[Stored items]
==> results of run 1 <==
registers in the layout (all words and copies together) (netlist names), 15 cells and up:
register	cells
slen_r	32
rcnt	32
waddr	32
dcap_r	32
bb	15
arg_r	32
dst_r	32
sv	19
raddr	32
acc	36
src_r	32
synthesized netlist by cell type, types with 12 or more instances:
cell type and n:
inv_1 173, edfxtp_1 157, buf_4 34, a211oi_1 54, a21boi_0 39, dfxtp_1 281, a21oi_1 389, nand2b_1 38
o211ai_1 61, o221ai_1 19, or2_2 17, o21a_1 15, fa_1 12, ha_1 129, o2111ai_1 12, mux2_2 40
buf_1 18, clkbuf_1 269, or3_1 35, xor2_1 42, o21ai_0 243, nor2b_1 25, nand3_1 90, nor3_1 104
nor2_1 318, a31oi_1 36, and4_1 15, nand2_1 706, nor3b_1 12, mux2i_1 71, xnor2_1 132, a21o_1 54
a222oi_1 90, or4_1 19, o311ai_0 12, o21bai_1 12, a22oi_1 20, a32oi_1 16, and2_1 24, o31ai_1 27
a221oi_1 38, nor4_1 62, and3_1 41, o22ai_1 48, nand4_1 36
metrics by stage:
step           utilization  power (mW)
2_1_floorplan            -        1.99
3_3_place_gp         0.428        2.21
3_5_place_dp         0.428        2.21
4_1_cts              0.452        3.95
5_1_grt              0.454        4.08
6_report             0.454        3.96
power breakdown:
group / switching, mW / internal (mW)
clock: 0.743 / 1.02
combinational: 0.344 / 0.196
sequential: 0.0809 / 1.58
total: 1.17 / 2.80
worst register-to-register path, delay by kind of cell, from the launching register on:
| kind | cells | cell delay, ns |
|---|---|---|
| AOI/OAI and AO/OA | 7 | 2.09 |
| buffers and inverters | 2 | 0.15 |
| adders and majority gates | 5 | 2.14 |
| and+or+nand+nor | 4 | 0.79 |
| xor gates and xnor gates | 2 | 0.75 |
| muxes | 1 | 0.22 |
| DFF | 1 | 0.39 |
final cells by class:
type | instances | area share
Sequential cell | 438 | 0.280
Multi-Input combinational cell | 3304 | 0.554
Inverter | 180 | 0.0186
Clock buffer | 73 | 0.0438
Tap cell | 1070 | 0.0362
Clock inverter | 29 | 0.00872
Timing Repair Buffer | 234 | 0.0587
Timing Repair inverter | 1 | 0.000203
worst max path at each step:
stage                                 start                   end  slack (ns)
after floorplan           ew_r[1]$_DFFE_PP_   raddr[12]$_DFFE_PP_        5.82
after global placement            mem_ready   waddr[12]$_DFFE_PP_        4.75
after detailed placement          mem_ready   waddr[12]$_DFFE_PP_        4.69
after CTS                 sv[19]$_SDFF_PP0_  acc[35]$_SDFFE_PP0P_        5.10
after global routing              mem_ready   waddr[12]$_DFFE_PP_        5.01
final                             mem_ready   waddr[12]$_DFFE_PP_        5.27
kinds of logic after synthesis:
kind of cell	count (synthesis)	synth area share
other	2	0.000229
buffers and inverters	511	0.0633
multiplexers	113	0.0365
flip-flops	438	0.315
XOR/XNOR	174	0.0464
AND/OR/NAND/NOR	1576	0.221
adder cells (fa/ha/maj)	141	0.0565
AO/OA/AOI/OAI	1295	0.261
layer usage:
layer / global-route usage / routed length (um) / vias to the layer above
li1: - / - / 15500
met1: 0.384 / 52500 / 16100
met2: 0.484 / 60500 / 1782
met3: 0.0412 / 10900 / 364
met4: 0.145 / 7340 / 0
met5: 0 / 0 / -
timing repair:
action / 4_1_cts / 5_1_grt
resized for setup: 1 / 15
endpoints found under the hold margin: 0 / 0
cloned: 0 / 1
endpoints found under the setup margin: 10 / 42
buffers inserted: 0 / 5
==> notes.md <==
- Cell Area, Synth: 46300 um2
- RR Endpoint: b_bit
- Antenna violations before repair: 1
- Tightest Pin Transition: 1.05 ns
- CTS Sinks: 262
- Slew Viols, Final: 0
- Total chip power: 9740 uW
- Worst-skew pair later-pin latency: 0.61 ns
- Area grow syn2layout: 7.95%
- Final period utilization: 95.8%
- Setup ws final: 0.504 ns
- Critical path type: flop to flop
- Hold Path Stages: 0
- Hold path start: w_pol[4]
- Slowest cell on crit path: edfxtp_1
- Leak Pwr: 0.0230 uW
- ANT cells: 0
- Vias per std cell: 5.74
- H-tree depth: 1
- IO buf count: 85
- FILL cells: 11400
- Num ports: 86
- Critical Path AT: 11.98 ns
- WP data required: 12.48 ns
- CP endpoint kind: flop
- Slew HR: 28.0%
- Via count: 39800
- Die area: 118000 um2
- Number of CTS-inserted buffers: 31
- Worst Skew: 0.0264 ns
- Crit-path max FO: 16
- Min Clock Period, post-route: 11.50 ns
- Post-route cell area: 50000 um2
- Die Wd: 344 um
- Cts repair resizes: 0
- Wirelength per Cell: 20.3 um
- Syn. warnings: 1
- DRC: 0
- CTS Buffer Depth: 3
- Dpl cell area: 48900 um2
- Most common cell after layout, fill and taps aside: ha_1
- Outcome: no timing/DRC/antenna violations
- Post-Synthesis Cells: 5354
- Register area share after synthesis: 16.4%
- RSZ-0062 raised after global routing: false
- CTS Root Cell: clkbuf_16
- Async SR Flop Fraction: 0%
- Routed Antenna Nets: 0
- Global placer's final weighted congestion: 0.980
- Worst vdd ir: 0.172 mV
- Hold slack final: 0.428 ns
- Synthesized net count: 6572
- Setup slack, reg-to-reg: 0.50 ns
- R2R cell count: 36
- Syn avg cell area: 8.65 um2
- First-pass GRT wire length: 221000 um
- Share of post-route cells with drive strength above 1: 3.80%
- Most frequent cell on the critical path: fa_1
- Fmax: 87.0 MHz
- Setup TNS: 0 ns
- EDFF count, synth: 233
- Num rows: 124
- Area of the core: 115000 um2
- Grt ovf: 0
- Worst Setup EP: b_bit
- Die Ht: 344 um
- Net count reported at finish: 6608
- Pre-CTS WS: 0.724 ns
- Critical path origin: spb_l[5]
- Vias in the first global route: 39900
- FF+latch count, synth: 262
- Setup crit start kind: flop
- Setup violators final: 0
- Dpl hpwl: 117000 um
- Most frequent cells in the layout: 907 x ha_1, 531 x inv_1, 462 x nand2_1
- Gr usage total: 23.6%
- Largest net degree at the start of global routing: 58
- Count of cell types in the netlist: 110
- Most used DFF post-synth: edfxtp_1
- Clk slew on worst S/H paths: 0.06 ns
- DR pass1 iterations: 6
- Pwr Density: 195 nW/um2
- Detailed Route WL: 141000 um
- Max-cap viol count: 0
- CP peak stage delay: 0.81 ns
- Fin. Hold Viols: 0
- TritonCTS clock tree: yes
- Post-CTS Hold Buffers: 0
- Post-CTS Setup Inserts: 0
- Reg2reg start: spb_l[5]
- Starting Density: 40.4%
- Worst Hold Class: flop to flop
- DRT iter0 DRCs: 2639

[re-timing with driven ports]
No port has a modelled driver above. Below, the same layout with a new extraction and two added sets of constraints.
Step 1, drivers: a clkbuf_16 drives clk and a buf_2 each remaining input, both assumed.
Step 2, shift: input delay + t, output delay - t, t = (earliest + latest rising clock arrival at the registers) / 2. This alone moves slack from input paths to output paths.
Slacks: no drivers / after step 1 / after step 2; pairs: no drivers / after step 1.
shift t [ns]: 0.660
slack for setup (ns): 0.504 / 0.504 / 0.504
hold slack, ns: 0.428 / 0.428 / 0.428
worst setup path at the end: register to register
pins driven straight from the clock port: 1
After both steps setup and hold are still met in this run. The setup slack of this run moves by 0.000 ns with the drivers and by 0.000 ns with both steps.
What follows belongs to an exercise in optimizing a design on an open flow for small area; a production flow would make more cautious choices. In this exercise RTL edits were held to simulation tests only and were not proved equivalent to the original. Power is estimated from default activity; no workload was simulated.

===== design/flow/run.sh =====
#!/bin/bash
# synth_recipe.tcl (not shown) runs the flow's synth.tcl, then flattens the netlist and writes it again
# the make line also repeats each setting of config.mk as NAME=value (left out here)
make -C /OpenROAD-flow-scripts/flow DESIGN_CONFIG=/design/flow/config.mk WORK_HOME=/design/flow/orfs CLKGATE_MAP_FILE= SYNTH_SCRIPT=/design/flow/synth_recipe.tcl finish

===== design/flow/config.mk =====
export PLATFORM = sky130hd
export DESIGN_NAME = gbx_link
export DESIGN_NICKNAME = gbx_link
export VERILOG_FILES = /design/flow/design.v
export SDC_FILE = /design/flow/constraint.sdc
export NUM_CORES = 4
export LEC_CHECK = 0
export CAP_MARGIN = 20
export CORE_MARGIN = 2
export CORE_UTILIZATION = 40
export PLACE_DENSITY = 0.6
export SLEW_MARGIN = 20

===== design/flow/constraint.sdc =====
create_clock -name core_clock -period 10.0 [get_ports {clk}]
set_input_delay 2.0000 -clock core_clock [delete_from_list [all_inputs] [get_ports {clk}]]
set_output_delay 2.0000 -clock core_clock [all_outputs]
set_load 0.01 [all_outputs]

**Your goal**
With the line holding "hold slack, ns: 0.428 / 0.428 / 0.428" as the first and the line holding "pins driven straight from the clock port: 1" as the last, set down that range of the entries above exactly, and nothing else.

**Result**
hold slack, ns: 0.428 / 0.428 / 0.428
worst setup path at the end: register to register
pins driven straight from the clock port: 1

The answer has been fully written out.